===== src/rtl/dram_txn_gate.sv =====
// dram_txn_gate: holds off AXI traffic until DRAM calibration, caps outstanding reads/writes, and drains on request
// Ports: clk_i/rst_ni (async active-low), calib_done_i, drain_req_i, slv_req_i/slv_rsp_o (SoC side),
//        mst_req_o/mst_rsp_i (DRAM wrapper side), rd_outstanding_o, wr_outstanding_o, drained_o, timeout_o.
// Optional: define DRAM_TXN_GATE_TIMEOUT_EN to enable the sticky stalled-response watchdog on timeout_o.
module dram_txn_gate #(
  parameter int unsigned MaxReadTxns   = 8,
  parameter int unsigned MaxWriteTxns  = 8,
  parameter int unsigned TimeoutCycles = 65536,
  parameter type axi_req_t  = dram_txn_gate_pkg::axi_req_t,
  parameter type axi_resp_t = dram_txn_gate_pkg::axi_resp_t,
  localparam int unsigned RdW = $clog2(MaxReadTxns + 1),
  localparam int unsigned WrW = $clog2(MaxWriteTxns + 1)
) (
  input  logic           clk_i,
  input  logic           rst_ni,
  input  logic           calib_done_i,
  input  logic           drain_req_i,
  input  axi_req_t       slv_req_i,
  output axi_resp_t      slv_rsp_o,
  output axi_req_t       mst_req_o,
  input  axi_resp_t      mst_rsp_i,
  output logic [RdW-1:0] rd_outstanding_o,
  output logic [WrW-1:0] wr_outstanding_o,
  output logic           drained_o,
  output logic           timeout_o
);
  typedef enum logic [1:0] {WAIT_CALIB, RUN, DRAIN, DRAINED} state_e;
  state_e state_q, state_d;
  logic [RdW-1:0] rd_cnt_q, rd_cnt_d;
  logic [WrW-1:0] wr_cnt_q, wr_cnt_d;
  logic allow_ar, allow_aw, allow_w;
  logic rd_inc, rd_dec, wr_inc, wr_dec;
  assign allow_ar = (state_q == RUN) && (rd_cnt_q < RdW'(MaxReadTxns));
  assign allow_aw = (state_q == RUN) && (wr_cnt_q < WrW'(MaxWriteTxns));
  assign allow_w  = (state_q == RUN) || (state_q == DRAIN);
  always_comb begin
    mst_req_o          = slv_req_i;
    mst_req_o.ar_valid = slv_req_i.ar_valid & allow_ar;
    mst_req_o.aw_valid = slv_req_i.aw_valid & allow_aw;
    mst_req_o.w_valid  = slv_req_i.w_valid & allow_w;
    slv_rsp_o          = mst_rsp_i;
    slv_rsp_o.ar_ready = mst_rsp_i.ar_ready & allow_ar;
    slv_rsp_o.aw_ready = mst_rsp_i.aw_ready & allow_aw;
    slv_rsp_o.w_ready  = mst_rsp_i.w_ready & allow_w;
  end
  assign rd_inc = slv_req_i.ar_valid & allow_ar & mst_rsp_i.ar_ready;
  assign rd_dec = mst_rsp_i.r_valid & slv_req_i.r_ready & mst_rsp_i.r.last;
  assign wr_inc = slv_req_i.aw_valid & allow_aw & mst_rsp_i.aw_ready;
  assign wr_dec = mst_rsp_i.b_valid & slv_req_i.b_ready;
  // A lone decrement at zero is a protocol error; the count holds at zero instead of wrapping.
  always_comb begin
    rd_cnt_d = (rd_inc && !rd_dec) ? rd_cnt_q + RdW'(1) :
               (rd_dec && !rd_inc && rd_cnt_q != '0) ? rd_cnt_q - RdW'(1) : rd_cnt_q;
    wr_cnt_d = (wr_inc && !wr_dec) ? wr_cnt_q + WrW'(1) :
               (wr_dec && !wr_inc && wr_cnt_q != '0) ? wr_cnt_q - WrW'(1) : wr_cnt_q;
  end
  always_comb begin
    state_d = state_q;
    case (state_q)
      WAIT_CALIB: state_d = calib_done_i ? RUN : WAIT_CALIB;
      RUN:        state_d = (drain_req_i || !calib_done_i) ? DRAIN : RUN;
      DRAIN:      state_d = (rd_cnt_q == '0 && wr_cnt_q == '0 && !rd_dec && !wr_dec) ? DRAINED : DRAIN;
      DRAINED:    state_d = !calib_done_i ? WAIT_CALIB : !drain_req_i ? RUN : DRAINED;
      default:    state_d = WAIT_CALIB;
    endcase
  end
  always_ff @(posedge clk_i or negedge rst_ni) begin
    if (!rst_ni) begin
      state_q  <= WAIT_CALIB;
      rd_cnt_q <= '0;
      wr_cnt_q <= '0;
    end else begin
      assert (!(rd_dec && !rd_inc && rd_cnt_q == '0) && !(wr_dec && !wr_inc && wr_cnt_q == '0));
      state_q  <= state_d;
      rd_cnt_q <= rd_cnt_d;
      wr_cnt_q <= wr_cnt_d;
    end
  end
  assign rd_outstanding_o = rd_cnt_q;
  assign wr_outstanding_o = wr_cnt_q;
  assign drained_o        = state_q == DRAINED;
`ifdef DRAM_TXN_GATE_TIMEOUT_EN
  localparam int unsigned TmoW = $clog2(TimeoutCycles + 1);
  logic [TmoW-1:0] tmo_cnt_q, tmo_cnt_d;
  logic timeout_q, timeout_d;
  logic rsp_hs;
  // Any R beat or B counts as forward progress, not just the last beat of a burst.
  assign rsp_hs = (mst_rsp_i.r_valid & slv_req_i.r_ready) | wr_dec;
  always_comb begin
    tmo_cnt_d = (rsp_hs || (rd_cnt_q == '0 && wr_cnt_q == '0)) ? '0 :
                (tmo_cnt_q == TmoW'(TimeoutCycles)) ? tmo_cnt_q : tmo_cnt_q + TmoW'(1);
    timeout_d = timeout_q | (tmo_cnt_d == TmoW'(TimeoutCycles));
  end
  always_ff @(posedge clk_i or negedge rst_ni) begin
    if (!rst_ni) begin
      tmo_cnt_q <= '0;
      timeout_q <= 1'b0;
    end else begin
      tmo_cnt_q <= tmo_cnt_d;
      timeout_q <= timeout_d;
    end
  end
  assign timeout_o = timeout_q;
`else
  assign timeout_o = 1'b0;
`endif
endmodule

# # # # #

# Task instructions:
In the data above, find the line that contains "localparam int unsigned RdW" and the line that contains "logic allow_ar, allow_aw, allow_w;". Repeat exactly those lines and every line between them, and only those.

# Solved exercise:
  localparam int unsigned RdW = $clog2(MaxReadTxns + 1),
  localparam int unsigned WrW = $clog2(MaxWriteTxns + 1)
) (
  input  logic           clk_i,
  input  logic           rst_ni,
  input  logic           calib_done_i,
  input  logic           drain_req_i,
  input  axi_req_t       slv_req_i,
  output axi_resp_t      slv_rsp_o,
  output axi_req_t       mst_req_o,
  input  axi_resp_t      mst_rsp_i,
  output logic [RdW-1:0] rd_outstanding_o,
  output logic [WrW-1:0] wr_outstanding_o,
  output logic           drained_o,
  output logic           timeout_o
);
  typedef enum logic [1:0] {WAIT_CALIB, RUN, DRAIN, DRAINED} state_e;
  state_e state_q, state_d;
  logic [RdW-1:0] rd_cnt_q, rd_cnt_d;
  logic [WrW-1:0] wr_cnt_q, wr_cnt_d;
  logic allow_ar, allow_aw, allow_w;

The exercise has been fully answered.